Before the sold-out tours, the genre-defining albums, and the pop punk revival they helped lead, The Story So Far were just five kids from Walnut Creek trying to figure it all out. Their first official release, While You Were Sleeping, dropped on May 11, 2010 (yes, we know we’re a little late—but it’s still worth the reminisce) and still holds up as a raw and revealing time capsule of the band’s beginnings.
From the opening track “Just Like You Said,” the EP sets a tone that’s angsty but articulate, combining emotion with energy in a way that feels unfiltered. “Spark Fires” follows suit, leaning into the kind of honest frustration that would become a staple of the band’s sound. There’s a rough-around-the-edges charm to the production, but that only adds to the DIY spirit that surrounded the early 2010s scene.

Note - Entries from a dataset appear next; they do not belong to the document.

### config.mk
export PLATFORM = sky130hd
export DESIGN_NAME = strap_test_ctrl
export DESIGN_NICKNAME = d
export VERILOG_FILES = /design/src/rtl/strap_tm_pkg.sv /design/src/rtl/por_sync.sv /design/src/rtl/strap_capture.sv /design/src/rtl/ref_divider.sv /design/src/rtl/test_mode_ctrl.sv /design/src/rtl/strap_test_ctrl.sv
export SDC_FILE = /design/constraint.sdc
export NUM_CORES = 1
export LEC_CHECK = 0
export CAP_MARGIN = 10
export CORE_MARGIN = 2
export CORE_UTILIZATION = 25
export DETAILED_ROUTE_END_ITERATION = 6
export DONT_BUFFER_PORTS = 1
export PLACE_DENSITY = 0.41
export SYNTH_ARGS = -nofsm -noshare
export SYNTH_HDL_FRONTEND = slang
export SYNTH_SLANG_ARGS = --single-unit
### constraint.sdc
create_clock -name ref_clk -period 2.58 [get_ports ref_clk]
set_input_delay 0.774 -clock ref_clk [delete_from_list [all_inputs] [get_ports ref_clk]]
set_output_delay 0.774 -clock ref_clk [all_outputs]
set_load 0.05 [all_outputs]
### src/rtl/strap_tm_pkg.sv
package strap_tm_pkg;
  localparam int FS_W = 3;

  typedef struct packed {
    logic [FS_W-1:0] fs;
    logic            pair_cpu;
    logic            test_sel;
  } strap_t;

  typedef enum logic {
    TM_HIZ  = 1'b0,
    TM_REFN = 1'b1
  } tmode_e;
endpackage
==> src/rtl/intr_vec_sel.sv <==
module intr_vec_sel
   import intr_entry_pkg::*;
#(
   parameter int               NUM_LEVELS    = 5,
   parameter int               ADDR_W        = 32,
   parameter bit               RELOC_EN      = 1'b1,
   parameter logic [31:0]      RESET_VECBASE = 32'h0000_0100,
   parameter logic [7:0][31:0] LVL_VEC       = {32'h2C0, 32'h280, 32'h240, 32'h200,
                                                32'h1C0, 32'h180, 32'h0, 32'h0},
   parameter logic [31:0]      VEC_USER      = 32'h340,
   parameter logic [31:0]      VEC_KERNEL    = 32'h300,
   parameter logic [31:0]      VEC_DOUBLE    = 32'h3C0
) (
   input  logic [LVL_W-1:0]  pend_lvl,
   input  logic              ps_excm,
   input  logic              ps_um,
   input  logic [ADDR_W-1:0] vec_base,
   output exc_class_e        cls,
   output logic [ADDR_W-1:0] tgt_pc,
   output logic              vec_nz
);

   logic [ADDR_W-1:0] cfg_vec;

   always_comb begin
      if (pend_lvl == LVL_W'(1)) begin
         if (ps_excm)    cls = CLS_DOUBLE;
         else if (ps_um) cls = CLS_USER;
         else            cls = CLS_KERNEL;
      end else begin
         cls = CLS_HIGH;
      end
   end

   always_comb begin
      cfg_vec = '0;
      unique case (cls)
         CLS_USER:   cfg_vec = VEC_USER[ADDR_W-1:0];
         CLS_KERNEL: cfg_vec = VEC_KERNEL[ADDR_W-1:0];
         CLS_DOUBLE: cfg_vec = VEC_DOUBLE[ADDR_W-1:0];
         default: begin
            for (int i = 2; i <= NUM_LEVELS; i++) begin
               if (pend_lvl == LVL_W'(i)) cfg_vec = LVL_VEC[i][ADDR_W-1:0];
            end
         end
      endcase
   end

   assign vec_nz = (cfg_vec != '0);

   if (RELOC_EN) begin : g_reloc
      assign tgt_pc = cfg_vec - RESET_VECBASE[ADDR_W-1:0] + vec_base;
   end else begin : g_fixed
      logic unused_base;
      assign unused_base = ^vec_base;
      assign tgt_pc      = cfg_vec;
   end

endmodule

Tracks like “Compare and Conform” and “Ali” showed hints of the band’s deeper lyrical bite, while closer “Snyder Street” wrapped it all up with a sense of youthful finality—like a band writing its own origin story in real time. They weren’t just playing pop punk. They were reshaping it.
Though it’s rarely talked about in the same breath as Under Soil and Dirt or What You Don’t See, this five-song EP was the first real spark. It captured a moment just before the fuse was lit, when The Story So Far were still building their voice—but already speaking loud enough to be heard.

Fifteen years on, While You Were Sleeping is more than a collector’s item. It’s a piece of history. A snapshot of where it all began—and proof that even the smallest releases can echo the loudest.